ProxyTools overview
These tools should work on any system where Perl is provided.
Install Perl from http://www.activestate.com/,
or (if you are on a Unix system) CPAN.
Get the latest release of the proxyTools package at sourceforge.
If you are willing to experiment, get the latest development versions
(bugs and all!) of the individual files from sourceforge CVS. Follow
the 'browse CVS' links into localProxy2 or proxyTools directory, then
click the version number of the file you want, then click the download
link. For example to get v1.70 of findProxy.pl, you end up here:http://cvs.sourceforge.net/cgi-bin/viewcvs.cgi/~checkout~/
proxytools/proxyTools/findProxy.pl?rev=1.70
Note that you should use a CVS client to get the development versions,
but it is possible to do it file by file using your web browser (see the FAQ for instructions).

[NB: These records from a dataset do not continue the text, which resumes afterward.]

## src/verilog/core_pkg.sv

```systemverilog
`default_nettype none

package core_pkg;

    localparam int lane_w     = 8;
    localparam int lanes      = 16;
    localparam int glb_width  = lane_w * lanes;
    localparam int glb_words  = 64;
    localparam int glb_addr_w = $clog2(glb_words);

    localparam int isa_width  = 32;
    localparam int isa_words  = 64;
    localparam int isa_addr_w = $clog2(isa_words);

    // Opcode sits in bits 31:28 of every instruction
    typedef enum logic [3:0] {
        op_end   = 4'h0,  // An all-zero word ends the program
        op_set   = 4'h1,
        op_load  = 4'h2,
        op_store = 4'h3
    } op_e;

    // LOAD and STORE carry a buffer address in the low bits
    typedef struct packed {
        op_e                                   op;
        logic [isa_width-4-glb_addr_w-1:0]     rsvd;
        logic [glb_addr_w-1:0]                 addr;
    } mem_fmt_t;

    // SET carries one byte that is copied to every lane
    typedef struct packed {
        op_e                                   op;
        logic [isa_width-4-lane_w-1:0]         rsvd;
        logic [lane_w-1:0]                     imm;
    } imm_fmt_t;

    typedef union packed {
        mem_fmt_t mem_f;
        imm_fmt_t imm_f;
    } instr_u;

    typedef struct packed {
        logic                  isa_we;  // Instruction write with its data in wdata[31:0]
        logic                  glb_we;
        logic                  glb_re;
        logic [glb_addr_w-1:0] addr;    // Shared by both banks
        logic [glb_width-1:0]  wdata;
    } host_cmd_t;

    typedef enum logic [1:0] {
        acc_hold = 2'd0,
        acc_set  = 2'd1,
        acc_add  = 2'd2
    } acc_op_e;

endpackage

`default_nettype wire

```

## src/verilog/vec_acc.sv

```systemverilog
`timescale 1ns/1ns
`default_nettype none

module vec_acc (
    input  wire                            clk,
    input  wire                            rst_n,
    input  wire core_pkg::acc_op_e         acc_op,
    input  wire [core_pkg::lane_w-1:0]     imm,
    input  wire [core_pkg::glb_width-1:0]  operand,
    output logic [core_pkg::glb_width-1:0] acc_q
);

    logic [core_pkg::glb_width-1:0] lane_sum;
    logic [core_pkg::glb_width-1:0] lane_fill;

    // Each lane wraps on its own, no carry crosses a lane boundary
    always_comb begin
        for (int i = 0; i < core_pkg::lanes; i++) begin
            lane_sum[i*core_pkg::lane_w +: core_pkg::lane_w] =
                acc_q[i*core_pkg::lane_w +: core_pkg::lane_w] +
                operand[i*core_pkg::lane_w +: core_pkg::lane_w];
        end
    end

    assign lane_fill = {core_pkg::lanes{imm}};  // Broadcast immediate for SET

    always_ff @(posedge clk or negedge rst_n) begin
        if (!rst_n) begin
            acc_q <= '0;
        end else begin
            case (acc_op)
                core_pkg::acc_set: begin
                    acc_q <= lane_fill;
                end
                core_pkg::acc_add: begin
                    acc_q <= lane_sum;
                end
                default: begin
                    acc_q <= acc_q;  // HOLD
                end
            endcase
        end
    end

endmodule

`default_nettype wire

```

If you got a distribution, unzip it to (say) c:\proxyTools.
If you got individual CVS files, just copy them on top of the old
versions.
Open a command shell (command prompt, DOS shell, BASH shell etc.).
Normally (Windows users) this is on your Start menu (programs, or
programs|accessories).
cd /d c:\proxyTools
The tools provided cover the following areas:
- analysis of your ISP's firewall rules to determine blocked ports
(master.pl)
- analysis of your system, environment and any hints you provide to
determine the name servers to use, the proxies you have access to, the
services you have access to and any special subnets you may be able to
access (master.pl, statProxy.pl)
- analysis of proxies found (a very comprehensive test suite is run
by statProxy)
- extraction (and basic tests) from many formats of lists of
proxies in files, URLs, or even mail and forum/bbs messages (findProxy,
statProxy)
- sorting proxy files, merging, deduping, 'safe'ing and reverse
resolution (sortProxy)
- database management with reliability and uptime calculated
(mergeHosts). This also allows the user to maintain a personal database
of proxies which overrides those in the distribution database when used
with localProxy.
- extraction/reports from the proxy database with multiple
selection parameters like proxy capabilities and proxy location
(extractHosts)
- a local proxy which attempts to build a usable configuration from
all of the above information, and provide you with services you can use
without worrying about proxies dying, inaccessible, censoring, down etc.
The services which are provided are non-censoring, reliable, as fast as
your proxy database can supply, etc.
- a logger which will tell you everything your clients are sending
and receiving (localProxy)
- an XML database maintained by myself (with test reports from
others) containing thousands of proxies with their capabilities,
properties, uptime, reliability , access info and speeds (hosts.xml)
- many other useful XML databases containing information like known
firewalls (blocked ports, proxies, name servers etc.)
An example to get you started
Having unzipped the package as above, you are ready to try one of the
tools.
I'll use an old version of findProxy as an example, and to give you the
flavor of these things.
Note that all the proxyTools behave in a similar manner.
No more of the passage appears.